Drawing on the iPad
September 2, 2011 6:32 AM   Subscribe

Drawing with the iPad - tips, tricks, guides, and recommendations?

Recently, I've taken to doodling on my iPad using the SketchbookPro App and a Griffin stylus. However, my artistic skill is most kindly described as "developing" and I'd like to find some guides to drawing that work well for new iPad artist.

Cursory Googling shows many demos of how different apps work and how to draw on them, but they seem more geared for people who can draw to begin with. Me, I'm sub-Liefeld when it comes to feet and my hands either look like horrible spiders or hams.

Are there any decent guides out there for the beginner, preferably focused on comic-style figures? What about apps or tools beyond Sketchbook Pro and the Griffin stylus?

Also, any hints or tips for drawing comic/superhero/cartoon style characters would be appreciated.
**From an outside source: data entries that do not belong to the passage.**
[src/rtl/executor_pkg.sv]
// Shared constants, decode result payload and FSM state type for the executor_mc execute stage.
package executor_pkg;

  localparam int unsigned DATA_W = 32;
  localparam int unsigned STRB_W = DATA_W / 8;
  localparam int unsigned CAUSE_W = 4;

  // opcode[6:2]
  localparam logic [4:0] OPC_LOAD   = 5'b00000;
  localparam logic [4:0] OPC_OP_IMM = 5'b00100;
  localparam logic [4:0] OPC_AUIPC  = 5'b00101;
  localparam logic [4:0] OPC_STORE  = 5'b01000;
  localparam logic [4:0] OPC_OP     = 5'b01100;
  localparam logic [4:0] OPC_LUI    = 5'b01101;
  localparam logic [4:0] OPC_BRANCH = 5'b11000;
  localparam logic [4:0] OPC_JALR   = 5'b11001;
  localparam logic [4:0] OPC_JAL    = 5'b11011;

  localparam logic [2:0] F3_BEQ  = 3'd0;
  localparam logic [2:0] F3_BNE  = 3'd1;
  localparam logic [2:0] F3_BLT  = 3'd4;
  localparam logic [2:0] F3_BGE  = 3'd5;
  localparam logic [2:0] F3_BLTU = 3'd6;
  localparam logic [2:0] F3_BGEU = 3'd7;

  localparam logic [2:0] F3_B  = 3'd0;
  localparam logic [2:0] F3_H  = 3'd1;
  localparam logic [2:0] F3_W  = 3'd2;
  localparam logic [2:0] F3_BU = 3'd4;
  localparam logic [2:0] F3_HU = 3'd5;

  localparam logic [2:0] F3_ADD  = 3'd0;
  localparam logic [2:0] F3_SLL  = 3'd1;
  localparam logic [2:0] F3_SLT  = 3'd2;
  localparam logic [2:0] F3_SLTU = 3'd3;
  localparam logic [2:0] F3_XOR  = 3'd4;
  localparam logic [2:0] F3_SR   = 3'd5;
  localparam logic [2:0] F3_OR   = 3'd6;
  localparam logic [2:0] F3_AND  = 3'd7;

  localparam logic [CAUSE_W-1:0] CAUSE_INSN_MISALIGN  = 4'd0;
  localparam logic [CAUSE_W-1:0] CAUSE_ILLEGAL        = 4'd2;
  localparam logic [CAUSE_W-1:0] CAUSE_LOAD_MISALIGN  = 4'd4;
  localparam logic [CAUSE_W-1:0] CAUSE_STORE_MISALIGN = 4'd6;

  typedef enum logic [1:0] {
    ST_IDLE,
    ST_MEM_REQ,
    ST_MEM_WAIT,
    ST_RESP
  } state_e;

  typedef struct packed {
    logic [DATA_W-1:0]  result;
    logic [DATA_W-1:0]  pc_next;
    logic               taken;
    logic               exc;
    logic [CAUSE_W-1:0] cause;
    logic               rd_we;
  } exec_res_t;

endpackage

[src/rtl/executor_mc_lsu_lane.sv]
// Store lane replication/strobe generation and load byte/halfword extract with sign/zero extension.
module lsu_lane
  import executor_pkg::*;
(
  input  logic [2:0]        st_funct3,
  input  logic [1:0]        st_off,
  input  logic [DATA_W-1:0] st_data,
  input  logic [2:0]        ld_funct3,
  input  logic [1:0]        ld_off,
  input  logic [DATA_W-1:0] ld_word,
  output logic [DATA_W-1:0] wdata_c,
  output logic [STRB_W-1:0] wstrb_c,
  output logic [DATA_W-1:0] ld_data_c
);

  logic [DATA_W-1:0] ld_shift;

  // Strobes shift with the byte offset and fall off the top rather than wrap
  always_comb begin
    wdata_c = st_data;
    wstrb_c = 4'hF;
    case (st_funct3[1:0])
      2'b00: begin
        wdata_c = {4{st_data[7:0]}};
        wstrb_c = 4'(4'b0001 << st_off);
      end
      2'b01: begin
        wdata_c = {2{st_data[15:0]}};
        wstrb_c = 4'(4'b0011 << st_off);
      end
      default: ;
    endcase
  end

  always_comb begin
    ld_shift  = ld_word >> {ld_off, 3'b000};
    ld_data_c = ld_word;
    case (ld_funct3)
      F3_B:    ld_data_c = {{24{ld_shift[7]}}, ld_shift[7:0]};
      F3_H:    ld_data_c = {{16{ld_shift[15]}}, ld_shift[15:0]};
      F3_BU:   ld_data_c = {24'd0, ld_shift[7:0]};
      F3_HU:   ld_data_c = {16'd0, ld_shift[15:0]};
      default: ;
    endcase
  end

endmodule

[src/rtl/executor_mc.sv]
// Multi-cycle RV32I execute stage with one memory transaction per load/store.
// Define EXEC_MISALIGN_TRAP_EN to trap misaligned data accesses and jump targets.
module executor_mc
  import executor_pkg::*;
#(
  parameter int unsigned XLEN   = 32,
  parameter int unsigned ADDR_W = 32,
  parameter int unsigned C_EXT  = 1
) (
  input  logic              clk,
  input  logic              rst_n,
  input  logic              in_valid,
  output logic              in_ready,
  input  logic [6:0]        in_opcode,
  input  logic [2:0]        in_funct3,
  input  logic [6:0]        in_funct7,
  input  logic [4:0]        in_rd,
  input  logic [XLEN-1:0]   in_imm,
  input  logic [XLEN-1:0]   in_rs1,
  input  logic [XLEN-1:0]   in_rs2,
  input  logic [XLEN-1:0]   in_pc,
  input  logic              in_c_mode,
  output logic              mem_req_valid,
  input  logic              mem_req_ready,
  output logic [ADDR_W-1:0] mem_addr,
  output logic              mem_we,
  output logic [XLEN-1:0]   mem_wdata,
  output logic [XLEN/8-1:0] mem_wstrb,
  input  logic              mem_rsp_valid,
  input  logic [XLEN-1:0]   mem_rsp_data,
  output logic              out_valid,
  input  logic              out_ready,
  output logic [4:0]        out_rd,
  output logic              out_rd_we,
  output logic [XLEN-1:0]   out_rd_data,
  output logic [XLEN-1:0]   out_pc_next,
  output logic              out_br_taken,
  output logic              out_exc,
  output logic [3:0]        out_exc_cause
);

`ifdef EXEC_MISALIGN_TRAP_EN
  localparam bit TRAP_EN = 1'b1;
`else
  localparam bit TRAP_EN = 1'b0;
`endif

  state_e state_q, state_d;
  exec_res_t ex;
  logic [4:0] opc;
  logic [XLEN-1:0] step, pc_inc, ea, op_b, alu, target;
  logic [4:0] shamt;
  logic br_cond, is_load, is_store, wb, illegal, size_mis, go_mem;
  logic [XLEN-1:0] st_wdata, ld_data;
  logic [XLEN/8-1:0] st_wstrb;
  logic [2:0] ld_funct3_q, ld_funct3_d;
  logic [1:0] ld_off_q, ld_off_d;
  logic [4:0] out_rd_d;
  logic out_rd_we_d, out_br_taken_d, out_exc_d, mem_we_d;
  logic [XLEN-1:0] out_rd_data_d, out_pc_next_d, mem_wdata_d;
  logic [3:0] out_exc_cause_d;
  logic [ADDR_W-1:0] mem_addr_d;
  logic [XLEN/8-1:0] mem_wstrb_d;
  logic unused_funct7;

  assign unused_funct7 = ^{in_funct7[6], in_funct7[4:0]};
  assign opc = in_opcode[6:2];

  lsu_lane u_lsu_lane (
    .st_funct3 (in_funct3),
    .st_off    (ea[1:0]),
    .st_data   (in_rs2),
    .ld_funct3 (ld_funct3_q),
    .ld_off    (ld_off_q),
    .ld_word   (mem_rsp_data),
    .wdata_c   (st_wdata),
    .wstrb_c   (st_wstrb),
    .ld_data_c (ld_data)
  );

  // ALU and branch comparator on the live issue operands
  always_comb begin
    step   = ((C_EXT != 0) && in_c_mode) ? XLEN'(2) : XLEN'(4);
    pc_inc = in_pc + step;
    ea     = in_rs1 + in_imm;
    op_b   = (opc == OPC_OP) ? in_rs2 : in_imm;
    shamt  = op_b[4:0];
    case (in_funct3)
      F3_ADD:  alu = (opc == OPC_OP && in_funct7[5]) ? in_rs1 - op_b : in_rs1 + op_b;
      F3_SLL:  alu = in_rs1 << shamt;
      F3_SLT:  alu = XLEN'($signed(in_rs1) < $signed(op_b));
      F3_SLTU: alu = XLEN'(in_rs1 < op_b);
      F3_XOR:  alu = in_rs1 ^ op_b;
      F3_SR:   alu = in_funct7[5] ? XLEN'($signed(in_rs1) >>> shamt) : in_rs1 >> shamt;
      F3_OR:   alu = in_rs1 | op_b;
      default: alu = in_rs1 & op_b;
    endcase
    case (in_funct3)
      F3_BEQ:  br_cond = (in_rs1 == in_rs2);
      F3_BNE:  br_cond = (in_rs1 != in_rs2);
      F3_BLT:  br_cond = ($signed(in_rs1) < $signed(in_rs2));
      F3_BGE:  br_cond = ($signed(in_rs1) >= $signed(in_rs2));
      F3_BLTU: br_cond = (in_rs1 < in_rs2);
      F3_BGEU: br_cond = (in_rs1 >= in_rs2);
      default: br_cond = 1'b0;
    endcase
  end

  // Opcode decode into the registered result payload
  always_comb begin
    ex         = '0;
    ex.pc_next = pc_inc;
    ex.result  = alu;
    is_load    = 1'b0;
    is_store   = 1'b0;
    wb         = 1'b0;
    illegal    = (in_opcode[1:0] != 2'b11);
    target     = in_pc + in_imm;
    case (opc)
      OPC_LUI:   begin ex.result = in_imm; wb = 1'b1; end
      OPC_AUIPC: begin ex.result = in_pc + in_imm; wb = 1'b1; end
      OPC_JAL:   begin ex.result = pc_inc; wb = 1'b1; ex.taken = 1'b1; end
      OPC_JALR: begin
        ex.result = pc_inc;
        wb        = 1'b1;
        ex.taken  = 1'b1;
        target    = ea & ~XLEN'(1);
        if (in_funct3 != 3'd0) illegal = 1'b1;
      end
      OPC_BRANCH: begin
        ex.taken = br_cond;
        if (in_funct3 == 3'd2 || in_funct3 == 3'd3) illegal = 1'b1;
      end
      OPC_LOAD: begin
        is_load = 1'b1;
        wb      = 1'b1;
        if (!(in_funct3 inside {F3_B, F3_H, F3_W, F3_BU, F3_HU})) illegal = 1'b1;
      end
      OPC_STORE: begin
        is_store = 1'b1;
        if (in_funct3[2] || in_funct3[1:0] == 2'b11) illegal = 1'b1;
      end
      OPC_OP_IMM, OPC_OP: wb = 1'b1;
      default: illegal = 1'b1;
    endcase
    size_mis = (in_funct3[1:0] == 2'b01 && ea[0]) || (in_funct3[1:0] == 2'b10 && ea[1:0] != 2'b00);
    if (illegal) begin
      ex.exc   = 1'b1;
      ex.cause = CAUSE_ILLEGAL;
      ex.taken = 1'b0;
    end else if (TRAP_EN && (is_load || is_store) && size_mis) begin
      ex.exc   = 1'b1;
      ex.cause = is_load ? CAUSE_LOAD_MISALIGN : CAUSE_STORE_MISALIGN;
    end else if (TRAP_EN && (C_EXT == 0) && ex.taken && target[1]) begin
      ex.exc   = 1'b1;
      ex.cause = CAUSE_INSN_MISALIGN;
    end
    if (ex.taken) ex.pc_next = target;
    ex.rd_we = wb && (in_rd != 5'd0) && !ex.exc;
    go_mem   = (is_load || is_store) && !ex.exc;
  end

  // Next-state and next-output logic
  always_comb begin
    state_d         = state_q;
    out_rd_d        = out_rd;
    out_rd_we_d     = out_rd_we;
    out_rd_data_d   = out_rd_data;
    out_pc_next_d   = out_pc_next;
    out_br_taken_d  = out_br_taken;
    out_exc_d       = out_exc;
    out_exc_cause_d = out_exc_cause;
    mem_addr_d      = mem_addr;
    mem_we_d        = mem_we;
    mem_wdata_d     = mem_wdata;
    mem_wstrb_d     = mem_wstrb;
    ld_funct3_d     = ld_funct3_q;
    ld_off_d        = ld_off_q;
    case (state_q)
      ST_IDLE: begin
        if (in_valid) begin
          out_rd_d        = in_rd;
          out_rd_we_d     = ex.rd_we;
          out_rd_data_d   = ex.result;
          out_pc_next_d   = ex.pc_next;
          out_br_taken_d  = ex.taken;
          out_exc_d       = ex.exc;
          out_exc_cause_d = ex.cause;
          mem_addr_d      = ea[ADDR_W-1:0];
          mem_we_d        = is_store;
          mem_wdata_d     = st_wdata;
          mem_wstrb_d     = st_wstrb;
          ld_funct3_d     = in_funct3;
          ld_off_d        = ea[1:0];
          state_d         = go_mem ? ST_MEM_REQ : ST_RESP;
        end
      end
      ST_MEM_REQ: if (mem_req_ready) state_d = ST_MEM_WAIT;
      ST_MEM_WAIT: begin
        if (mem_rsp_valid) begin
          state_d = ST_RESP;
          if (!mem_we) out_rd_data_d = ld_data;
        end
      end
      ST_RESP: if (out_ready) state_d = ST_IDLE;
      default: state_d = ST_IDLE;
    endcase
  end

  always_ff @(posedge clk or negedge rst_n) begin
    if (!rst_n) begin
      state_q       <= ST_IDLE;
      in_ready      <= 1'b1;
      out_valid     <= 1'b0;
      mem_req_valid <= 1'b0;
      out_rd        <= '0;
      out_rd_we     <= 1'b0;
      out_rd_data   <= '0;
      out_pc_next   <= '0;
      out_br_taken  <= 1'b0;
      out_exc       <= 1'b0;
      out_exc_cause <= '0;
      mem_addr      <= '0;
      mem_we        <= 1'b0;
      mem_wdata     <= '0;
      mem_wstrb     <= '0;
      ld_funct3_q   <= '0;
      ld_off_q      <= '0;
    end else begin
      state_q       <= state_d;
      in_ready      <= (state_d == ST_IDLE);
      out_valid     <= (state_d == ST_RESP);
      mem_req_valid <= (state_d == ST_MEM_REQ);
      out_rd        <= out_rd_d;
      out_rd_we     <= out_rd_we_d;
      out_rd_data   <= out_rd_data_d;
      out_pc_next   <= out_pc_next_d;
      out_br_taken  <= out_br_taken_d;
      out_exc       <= out_exc_d;
      out_exc_cause <= out_exc_cause_d;
      mem_addr      <= mem_addr_d;
      mem_we        <= mem_we_d;
      mem_wdata     <= mem_wdata_d;
      mem_wstrb     <= mem_wstrb_d;
      ld_funct3_q   <= ld_funct3_d;
      ld_off_q      <= ld_off_d;
    end
  end

endmodule

[config.mk]
export PLATFORM = sky130hd
export DESIGN_NAME = executor_mc
export DESIGN_NICKNAME = d
export VERILOG_FILES = /design/src/rtl/executor_pkg.sv /design/src/rtl/executor_mc_lsu_lane.sv /design/src/rtl/executor_mc.sv
export SDC_FILE = /design/constraint.sdc
export NUM_CORES = 1
export LEC_CHECK = 0
export ABC_AREA = 0
export CAP_MARGIN = 10
export CORE_MARGIN = 5
export CORE_UTILIZATION = 30
export CTS_CLUSTER_SIZE = 14
export DETAILED_ROUTE_END_ITERATION = 12
export PLACE_DENSITY = 0.46
export SLEW_MARGIN = 5
export SYNTH_ARGS = -nofsm -noshare
export SYNTH_HDL_FRONTEND = slang
export SYNTH_SLANG_ARGS = --single-unit
export TNS_END_PERCENT = 100
[constraint.sdc]
create_clock -name clk -period 4.09 [get_ports clk]
set_input_delay 0.818 -clock clk [delete_from_list [all_inputs] [get_ports clk]]
set_output_delay 0.818 -clock clk [all_outputs]
set_load 0.02 [all_outputs]
Word level (Yosys, flattened, before mapping):

Cells that the tools add are included.

* memory bits (writable): 0
* output and inout bits: 148
* memories kept: 0
* ROM bits: 0
* bits in registers: 155
* word-level logic and storage cells: 123
* latch bits: 0
* input bits: 189

* eq/ne operators: 31
* magnitude comparators: 6
* add/subtract/negate cells: 5
* bitwise operators: 3
* div/mod/pow operators: 0
* muxes and demuxes: 32
* multipliers: 0
* reductions and logical operators: 23
* shift-type cells: 6

Operators by type and width (count)
* two-way mux 32 bit: 8
* case mux 32 bit (7 select lines): 1
* < comparator 32 bit: 4
* case mux 32 bit (2 select lines): 2
* case mux 32 bit (4 select lines): 1
* adder 32 bit: 3
* case mux 32 bit (3 select lines): 1
* greater-or-equal comparator 32 bit: 2
* adder 32 x 3 -> 32 bit: 1
* AND 32 bit: 1
* equality test 32 bit: 1
* inequality test 32 bit: 1
* OR 32 bit: 1
* left shift 32 x 5 -> 32 bit: 1
* >> shifter 32 x 5 -> 16 bit: 1
* >> shifter 32 x 5 -> 32 bit: 1
* >>> shifter 32 x 5 -> 32 bit: 1
* subtractor 32 bit: 1
* bitwise XOR 32 bit: 1
* equality test 3 bit (second input constant): 6
* equality test 5 x 4 -> 1 bit (second input constant): 3
* equality test 5 bit (second input constant): 3
* equality test 5 x 3 -> 1 bit (second input constant): 2
* two-way mux 2 bit: 5
* 29 further kinds: 54

Depth between registers and ports, before layout:

* depth in word-level cells: 11
* depth in mapped cells: 23
* depth with buffers taken out: 17

Cells and area by module:

From an unflattened synthesis, not the netlist that was laid out.

* cells, all modules: 3349
* area, all modules: 23284.8 µm²

Modules (own cells, without submodules)
* executor_mc: cells an instance 3178, area an instance 22089.9 µm², instances 1, sequential area each 3729.8 µm²
* lsu_lane: cells an instance 171, area an instance 1194.9 µm², instances 1, sequential area each 0.0 µm²

Least setup slack after synthesis:

Ideal clock, no wire load.

* kind: input port to flip-flop
* start: input port in_opcode[6]
* end: register out_rd_data[19]
* required time: 3.963 ns
* slack: -1.254 ns
* stages on the path: 22
* path buffers: 6
* library setup time: 0.127 ns
* arrival time: 5.217 ns
* cell sequence: buf_4 and3b_1 buf_6 nand3_1 and2_1 buf_4 inv_1 buf_2 buf_1 buf_1 ha_1 and3_1 a211o_1 a2111oi_2 nor4_1 a2111oi_2 o211ai_1 a211oi_1 a21oi_1 xnor2_1 a211oi_1 o31ai_1

* word-level cells in the longest chain between the ends: 8
* elaborated cells between the ends (all ways): 22
* classes of those cells: add/sub (2); eq/ne (5); shift (3); mux (7); bitwise (3); reduce/logical (2)

Ends and longest elaborated chain
* start, declared: line executor_mc.sv:14 `input logic [6:0] in_opcode,`
* equality test 5 x 4 -> 1 bit: line executor_mc.sv:86, executor_mc.sv:89
* two-way mux 32 bit: line executor_mc.sv:86 `op_b = (opc == OPC_OP) ? in_rs2 : in_imm;`
* adder 32 bit, or another cell as far along: line executor_mc.sv:89 `F3_ADD: alu = (opc == OPC_OP && in_funct7[5]) ? in_rs1 - op_b : in_rs1 + op_b;`
* two-way mux 32 bit (on tied branches): line executor_mc.sv:89, executor_mc.sv:94
* case mux 32 bit (7 select lines): line executor_mc.sv:88 `case (in_funct3)`
* case mux 32 bit (3 select lines) *: line executor_mc.sv:119 `case (opc)`
* two-way mux 32 bit *: line executor_mc.sv:181 `if (in_valid) begin`
* case mux 32 bit (2 select lines) *: line executor_mc.sv:179 `case (state_q)`
* end signal, assigned: line executor_mc.sv:236 `out_rd_data <= out_rd_data_d;`
* end, declared: line executor_mc.sv:35 `output logic [XLEN-1:0] out_rd_data,`

Mark *: on every way between the ends. The rest lies on a longest branch, timed or not. The select of a mux whose other input is x is not followed.
A chain may end at the register's enable or synchronous reset.

Final worst setup path:

* start: input port in_opcode[6]
* end: register out_rd_data[0]

Same word-level chain as after synthesis.

==> impl_metrics.csv <==
group,metric,value,unit
status,status,"complete, but fails checks",
status,violations,"setup timing",
logic_synthesis,synth_edf_count,0,
routing,ant_nets,0,
floorplan,rows,98,
routing,routed_via_density,5.79,
routing,wl,150000,um
logic_synthesis,yosys_register_bits,149,
power_and_ir_drop,leakagePower,15.9,nW
sta,period_share,1.02,
logic_synthesis,yosys-top-cells-area,"dfrtp_1 17%, ha_1 11%, a21oi_1 8.8%",
place,gp_congestion,1.05,
logic_synthesis,ys_dominant_reg_cell,"dfrtp_1",
sta,fin_ws,-81.9,ps
clock_network,clock_latency,490,ps
clock_network,cts_made_buffers,17,
routing,first_pass_iters,8,
logic_synthesis,yosys_warnings,0,
sta,hold_viol,0,
min_path,hold_path.class,"input pin to async pin",
grt,grt_max_degree,82,
run,max-cap-violations,0,
worst_setup_path,worst_setup_path_start_kind,"input pin",
clock_network,cts_sinks,149,
sta,setup_viol,9,
logic_synthesis,yosysMostFrequentCell,"a21oi_1",
cells_and_area,multi_input_area,17300,um2
worst_setup_path,r2r-start,"mem_addr[1]$_DFFE_PN0P_",
worst_setup_path,worstPathArrival,4550,ps
sta,drv_slew,0,
worst_setup_path,startpoint,"in_opcode[6]",
routing,routedWlPerCell,29.4,um
worst_setup_path,r2r_end,"out_rd_data[3]$_DFFE_PN0P_",
routing,dr.first_iter.drc_count,3313,
floorplan,core_region_area,71200,um2
cells_and_area,design_area,34800,um2
worst_setup_path,setup.worst_path.end_class,"register",
floorplan,dieArea,76900,um2
sta,fin_worst_skew,14.7,ps
grt,grt_pass1_wl,210000,um
worst_setup_path,reg2reg_depth,8,
clock_network,tritoncts,"built",
sta,fin_setup_tns,-318,ps
logic_synthesis,synth_area,21400,um2
clock_network,path_clk_slew,80,ps
routing,vias,29600,
cells_and_area,regArea,3730,um2
power_and_ir_drop,pwr_density_cell,396,nW/um2
logic_synthesis,synthArstFlopShare,1.00,
floorplan,start_util,0.301,
clock_network,clk_path_buf_depth,2,
logic_synthesis,synth_cell_types,103,
worst_setup_path,r2r_slack,780,ps
logic_synthesis,yosysTopAreaCellShare,0.173,
cells_and_area,num-fill-cells,7205,
worst_setup_path,crit_type,"input pin to register",
cells_and_area,final_nets,4519,
power_and_ir_drop,ir_drop,0.395,mV
floorplan,dieHeight,277,um
floorplan,fp.dieW,277,um
sta,fmax,240,MHz
worst_setup_path,crit_end,"out_rd_data[0]$_DFFE_PN0P_",
clock_network,cts_htree_levels,4,
sta,min_period,4170,ps
routing,drc,0,
sta,rsz0062_at_grt,"true",
place,io_buffers,327,
sta,worstMarginPinSlew,1120,ps
clock_network,cts-root-buf,"clkbuf_16",
logic_synthesis,synth_top_area_cell,"dfrtp_1",
cells_and_area,stdcell_count,5104,
sta,hold_ws,380,ps
worst_setup_path,path_max_fanout,8,
cells_and_area,final_layout_size_suffix_gt1_frac,0.309,
floorplan,io_pins,337,
grt,overflow,0,
grt,antenna_found_initial,6,
place,dpl-instance-area,33100,um2
grt,grt_pass1_vias,28600,
place,dpl.hpwl,126000,um
worst_setup_path,worstPathRequired,4470,ps
logic_synthesis,syn_area_per_cell,7.19,um2
logic_synthesis,syn_inst,2981,
logic_synthesis,netlist_top_cells_count,"376 x a21oi_1, 342 x nand2_1, 251 x nor2_1",
grt,grtUsageTotal,0.370,
logic_synthesis,ys_seq_area_frac,0.174,
cells_and_area,post-route-util,0.488,
sta,slew_headroom,0.246,
cells_and_area,area_growth,62.1,%
place,dpl.cell_count,5037,
cells by family after synthesis:
kind of cell | count (synthesis) | share of synthesized area
AO/OA/AOI/OAI | 1148 | 0.346
AND/OR/NAND/NOR | 907 | 0.190
buffers and inverters | 348 | 0.0667
adder cells (fa/ha/maj) | 191 | 0.113
flip-flops | 149 | 0.174
XOR/XNOR | 128 | 0.0523
multiplexers | 109 | 0.0580
other | 1 | 0.000175
power by group:
group	internal, mW	total (mW)	switching [mW]
sequential	2.16	2.72	0.566
combinational	3.99	9.22	5.23
clock	0.981	1.84	0.857
cell type report:
cell class | instances | share of cell area
Clock inverter | 14 | 0.00562
Timing Repair Buffer | 1328 | 0.325
Tap cell | 950 | 0.0342
Antenna cell | 3 | 0.000216
Multi-Input combinational cell | 2487 | 0.498
Clock buffer | 17 | 0.0122
Inverter | 156 | 0.0170
Sequential cell | 149 | 0.107
worst max-delay path, stage by stage:
cell       delay (ps)
buf_8             100
and3b_2           300
nand2_8           120
buf_6             150
nor2_2             70
a21o_1            110
inv_2              60
buf_6             120
ha_4              260
nand2b_4           80
a311oi_4          100
or4b_4            590
a2111oi_4         360
a21oi_4           130
a31oi_4           250
a31o_4            200
a211o_1           160
a221oi_4           70
buf_4             150
o311ai_4          210
a21oi_1            90
cells in the final DEF, fill, tap and decap left out, types with 84 or more instances in the layout:
| cell type | n |
|---|---|
| xnor2_1 | 84 |
| ha_1 | 168 |
| a21oi_1 | 360 |
| o21ai_0 | 224 |
| inv_1 | 134 |
| nand2_1 | 340 |
| dfrtp_1 | 148 |
| nor2_1 | 240 |
| buf_4 | 949 |
| clkdlybuf4s50_1 | 310 |
per-layer routing:
layer | up-vias | wire, um | GRT usage
li1 | 13300 | - | -
met1 | 14500 | 65300 | 0.516
met2 | 1550 | 65600 | 0.575
met3 | 272 | 12200 | 0.0539
met4 | 10 | 6980 | 0.148
met5 | - | 57 | 0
I have most of the classics of comic drawing, and a lot of the other books out there are a bit... uh... 90s for me.
posted by robocop is bleeding to Technology (2 answers total) 11 users marked this as a favorite
Check out John Krisfalusi's blog for lots of great drawing instruction (and lotsa opinions!). He recommends drawing toy figurines in order to strengthen you understanding of form and construction.

For superhero characters, you're going to need to study proportion and anatomy. I think the best book is Gottfied Bammes' "Die Gestalt des Menschen". It's in German but that doesn't really matter.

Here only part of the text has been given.